Work task :: As the answer, give every line of the records that includes the word "counter".
—————
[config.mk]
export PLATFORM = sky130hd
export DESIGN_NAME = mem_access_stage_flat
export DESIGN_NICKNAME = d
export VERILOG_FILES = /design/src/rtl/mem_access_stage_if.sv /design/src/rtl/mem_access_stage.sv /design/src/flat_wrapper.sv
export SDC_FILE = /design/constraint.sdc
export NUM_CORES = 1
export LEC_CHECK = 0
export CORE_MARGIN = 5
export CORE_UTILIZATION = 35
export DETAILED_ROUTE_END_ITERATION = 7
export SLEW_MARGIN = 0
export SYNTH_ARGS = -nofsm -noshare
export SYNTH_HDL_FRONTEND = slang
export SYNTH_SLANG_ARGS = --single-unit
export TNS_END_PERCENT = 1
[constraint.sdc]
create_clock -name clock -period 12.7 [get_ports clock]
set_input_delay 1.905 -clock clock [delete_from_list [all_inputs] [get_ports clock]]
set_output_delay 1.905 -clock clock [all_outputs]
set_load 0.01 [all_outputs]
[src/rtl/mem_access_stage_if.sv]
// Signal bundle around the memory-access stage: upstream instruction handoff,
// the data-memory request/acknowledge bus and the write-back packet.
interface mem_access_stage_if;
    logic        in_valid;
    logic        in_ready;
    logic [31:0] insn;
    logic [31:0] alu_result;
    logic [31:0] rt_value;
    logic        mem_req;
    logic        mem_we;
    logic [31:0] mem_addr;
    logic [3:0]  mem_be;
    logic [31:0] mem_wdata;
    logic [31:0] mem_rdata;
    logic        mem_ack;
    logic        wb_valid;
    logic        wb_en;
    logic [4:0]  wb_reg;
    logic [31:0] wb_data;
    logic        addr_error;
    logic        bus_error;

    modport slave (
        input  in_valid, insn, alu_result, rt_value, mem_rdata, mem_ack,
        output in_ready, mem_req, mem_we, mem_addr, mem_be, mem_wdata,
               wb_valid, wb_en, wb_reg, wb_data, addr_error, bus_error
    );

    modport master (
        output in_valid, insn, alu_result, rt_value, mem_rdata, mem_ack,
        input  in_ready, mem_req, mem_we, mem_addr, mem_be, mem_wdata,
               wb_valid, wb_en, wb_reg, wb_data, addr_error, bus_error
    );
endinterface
—————
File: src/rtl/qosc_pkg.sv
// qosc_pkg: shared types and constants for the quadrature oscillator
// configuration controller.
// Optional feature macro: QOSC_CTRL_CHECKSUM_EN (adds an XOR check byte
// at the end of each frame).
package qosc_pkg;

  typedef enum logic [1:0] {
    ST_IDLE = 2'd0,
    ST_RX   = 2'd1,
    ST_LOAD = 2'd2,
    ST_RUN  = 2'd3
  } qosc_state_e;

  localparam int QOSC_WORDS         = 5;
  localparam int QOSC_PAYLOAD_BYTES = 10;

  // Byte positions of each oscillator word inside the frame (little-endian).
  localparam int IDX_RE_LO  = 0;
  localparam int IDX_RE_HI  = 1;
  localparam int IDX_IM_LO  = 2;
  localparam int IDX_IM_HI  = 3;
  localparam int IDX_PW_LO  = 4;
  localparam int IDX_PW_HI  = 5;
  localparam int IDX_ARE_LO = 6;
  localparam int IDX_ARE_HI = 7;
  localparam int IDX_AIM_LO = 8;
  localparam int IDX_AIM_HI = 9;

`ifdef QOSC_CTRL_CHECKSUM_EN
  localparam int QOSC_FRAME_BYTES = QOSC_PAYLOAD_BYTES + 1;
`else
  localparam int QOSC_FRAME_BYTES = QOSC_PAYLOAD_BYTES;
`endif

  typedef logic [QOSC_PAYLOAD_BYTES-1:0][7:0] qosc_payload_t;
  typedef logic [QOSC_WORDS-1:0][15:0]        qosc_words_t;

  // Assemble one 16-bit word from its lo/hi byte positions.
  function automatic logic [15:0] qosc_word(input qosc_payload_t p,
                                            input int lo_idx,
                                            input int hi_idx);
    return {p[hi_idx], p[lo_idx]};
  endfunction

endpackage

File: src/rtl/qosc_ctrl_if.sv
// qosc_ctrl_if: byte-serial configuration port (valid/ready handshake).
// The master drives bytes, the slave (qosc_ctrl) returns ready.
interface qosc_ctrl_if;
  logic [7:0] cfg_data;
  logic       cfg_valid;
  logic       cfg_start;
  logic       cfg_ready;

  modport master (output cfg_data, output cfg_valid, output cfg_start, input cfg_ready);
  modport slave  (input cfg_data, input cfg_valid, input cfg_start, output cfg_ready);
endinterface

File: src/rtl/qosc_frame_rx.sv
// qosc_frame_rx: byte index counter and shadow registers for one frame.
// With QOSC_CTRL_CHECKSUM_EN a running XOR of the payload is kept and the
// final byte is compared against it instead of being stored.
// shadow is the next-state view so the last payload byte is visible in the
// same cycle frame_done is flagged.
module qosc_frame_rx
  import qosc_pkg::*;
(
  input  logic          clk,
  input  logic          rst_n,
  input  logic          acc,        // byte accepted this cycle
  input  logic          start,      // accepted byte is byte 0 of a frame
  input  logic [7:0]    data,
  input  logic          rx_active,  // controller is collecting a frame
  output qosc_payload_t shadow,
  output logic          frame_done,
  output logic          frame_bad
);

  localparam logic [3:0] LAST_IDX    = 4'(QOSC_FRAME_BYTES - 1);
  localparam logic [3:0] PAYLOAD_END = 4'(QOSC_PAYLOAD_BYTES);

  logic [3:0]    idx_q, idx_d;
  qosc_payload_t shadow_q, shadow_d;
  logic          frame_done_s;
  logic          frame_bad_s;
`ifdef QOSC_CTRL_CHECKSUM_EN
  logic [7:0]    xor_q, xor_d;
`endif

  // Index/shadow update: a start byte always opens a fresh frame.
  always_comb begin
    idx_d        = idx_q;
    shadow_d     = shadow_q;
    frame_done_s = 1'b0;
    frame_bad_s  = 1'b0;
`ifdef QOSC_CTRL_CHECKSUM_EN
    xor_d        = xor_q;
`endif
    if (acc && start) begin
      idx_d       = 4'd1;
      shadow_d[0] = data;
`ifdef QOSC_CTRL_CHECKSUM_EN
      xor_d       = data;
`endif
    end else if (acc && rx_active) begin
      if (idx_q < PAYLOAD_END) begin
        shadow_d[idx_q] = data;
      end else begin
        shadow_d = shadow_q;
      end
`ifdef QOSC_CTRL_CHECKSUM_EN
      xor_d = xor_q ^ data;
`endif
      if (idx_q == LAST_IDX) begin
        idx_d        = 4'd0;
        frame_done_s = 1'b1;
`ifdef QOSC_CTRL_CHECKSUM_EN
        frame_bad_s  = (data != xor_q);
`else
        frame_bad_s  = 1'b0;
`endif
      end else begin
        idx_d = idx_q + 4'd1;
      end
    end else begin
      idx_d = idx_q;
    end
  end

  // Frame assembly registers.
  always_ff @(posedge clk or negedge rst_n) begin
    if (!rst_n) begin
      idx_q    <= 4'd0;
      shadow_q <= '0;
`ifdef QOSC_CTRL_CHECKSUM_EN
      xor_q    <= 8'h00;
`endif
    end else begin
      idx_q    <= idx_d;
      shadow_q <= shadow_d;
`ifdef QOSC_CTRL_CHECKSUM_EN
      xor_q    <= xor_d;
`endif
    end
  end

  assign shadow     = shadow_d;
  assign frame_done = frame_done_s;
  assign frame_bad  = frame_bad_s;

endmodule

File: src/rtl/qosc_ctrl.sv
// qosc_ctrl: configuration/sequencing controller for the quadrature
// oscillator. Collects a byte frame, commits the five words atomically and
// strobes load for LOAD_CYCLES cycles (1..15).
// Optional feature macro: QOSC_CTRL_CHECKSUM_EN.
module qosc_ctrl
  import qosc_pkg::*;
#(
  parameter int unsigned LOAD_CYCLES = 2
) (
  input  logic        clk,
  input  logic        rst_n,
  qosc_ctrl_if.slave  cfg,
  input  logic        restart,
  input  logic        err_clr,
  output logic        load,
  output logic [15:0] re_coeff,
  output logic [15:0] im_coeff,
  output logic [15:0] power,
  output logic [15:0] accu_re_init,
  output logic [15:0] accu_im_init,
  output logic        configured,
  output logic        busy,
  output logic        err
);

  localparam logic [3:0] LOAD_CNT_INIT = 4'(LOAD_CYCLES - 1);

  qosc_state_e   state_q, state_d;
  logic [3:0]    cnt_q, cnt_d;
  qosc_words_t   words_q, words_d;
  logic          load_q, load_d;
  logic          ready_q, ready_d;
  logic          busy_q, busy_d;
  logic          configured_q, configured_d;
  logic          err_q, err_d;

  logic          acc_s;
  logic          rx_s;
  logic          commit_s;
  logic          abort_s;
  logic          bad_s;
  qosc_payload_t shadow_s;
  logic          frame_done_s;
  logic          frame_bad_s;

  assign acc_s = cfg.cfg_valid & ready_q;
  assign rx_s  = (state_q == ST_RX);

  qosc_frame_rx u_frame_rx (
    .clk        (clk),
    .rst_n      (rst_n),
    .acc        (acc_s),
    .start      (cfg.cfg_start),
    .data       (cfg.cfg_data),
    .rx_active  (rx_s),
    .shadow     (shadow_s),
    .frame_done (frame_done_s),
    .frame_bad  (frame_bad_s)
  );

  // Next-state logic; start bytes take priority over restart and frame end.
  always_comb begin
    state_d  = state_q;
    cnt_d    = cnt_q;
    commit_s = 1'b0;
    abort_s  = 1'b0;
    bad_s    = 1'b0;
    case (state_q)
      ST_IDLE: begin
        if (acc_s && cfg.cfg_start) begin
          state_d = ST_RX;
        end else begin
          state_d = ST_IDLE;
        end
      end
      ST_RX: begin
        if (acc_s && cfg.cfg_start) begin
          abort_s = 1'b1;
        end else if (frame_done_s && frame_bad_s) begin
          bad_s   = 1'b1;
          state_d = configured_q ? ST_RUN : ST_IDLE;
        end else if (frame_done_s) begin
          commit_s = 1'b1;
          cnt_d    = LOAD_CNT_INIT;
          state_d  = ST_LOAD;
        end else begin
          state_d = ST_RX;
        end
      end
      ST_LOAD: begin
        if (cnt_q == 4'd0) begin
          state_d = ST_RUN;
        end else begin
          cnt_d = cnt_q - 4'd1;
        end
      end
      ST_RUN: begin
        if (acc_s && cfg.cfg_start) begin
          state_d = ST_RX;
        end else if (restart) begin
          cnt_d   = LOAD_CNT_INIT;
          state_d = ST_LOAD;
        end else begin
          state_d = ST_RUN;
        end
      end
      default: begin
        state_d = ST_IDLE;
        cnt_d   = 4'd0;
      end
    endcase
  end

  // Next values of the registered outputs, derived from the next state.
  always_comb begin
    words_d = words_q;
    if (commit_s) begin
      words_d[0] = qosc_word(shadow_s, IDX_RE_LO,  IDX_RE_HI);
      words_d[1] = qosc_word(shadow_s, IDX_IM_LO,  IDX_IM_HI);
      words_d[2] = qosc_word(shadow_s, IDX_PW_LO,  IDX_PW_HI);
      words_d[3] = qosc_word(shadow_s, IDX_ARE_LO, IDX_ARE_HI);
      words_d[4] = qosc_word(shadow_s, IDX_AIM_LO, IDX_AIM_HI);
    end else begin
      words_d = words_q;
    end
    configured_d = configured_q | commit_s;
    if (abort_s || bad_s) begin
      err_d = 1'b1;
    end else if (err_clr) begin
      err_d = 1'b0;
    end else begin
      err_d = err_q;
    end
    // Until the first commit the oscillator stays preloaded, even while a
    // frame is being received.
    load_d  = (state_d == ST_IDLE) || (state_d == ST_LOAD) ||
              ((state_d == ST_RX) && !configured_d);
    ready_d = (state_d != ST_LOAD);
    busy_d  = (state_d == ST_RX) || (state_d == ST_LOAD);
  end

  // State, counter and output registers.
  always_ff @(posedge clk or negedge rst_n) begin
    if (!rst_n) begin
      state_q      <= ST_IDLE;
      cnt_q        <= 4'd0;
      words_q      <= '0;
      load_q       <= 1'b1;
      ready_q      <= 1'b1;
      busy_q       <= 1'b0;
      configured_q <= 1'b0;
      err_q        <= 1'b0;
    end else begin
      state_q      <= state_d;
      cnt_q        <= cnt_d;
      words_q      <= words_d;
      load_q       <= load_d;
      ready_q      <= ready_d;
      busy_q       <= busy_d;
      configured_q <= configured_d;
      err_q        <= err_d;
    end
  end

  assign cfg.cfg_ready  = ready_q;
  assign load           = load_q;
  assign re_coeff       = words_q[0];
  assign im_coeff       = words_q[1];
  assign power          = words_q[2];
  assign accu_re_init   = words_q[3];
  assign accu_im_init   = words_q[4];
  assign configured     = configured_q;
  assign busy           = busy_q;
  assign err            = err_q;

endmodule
—————
Problem solution ::
// qosc_frame_rx: byte index counter and shadow registers for one frame.
  // State, counter and output registers.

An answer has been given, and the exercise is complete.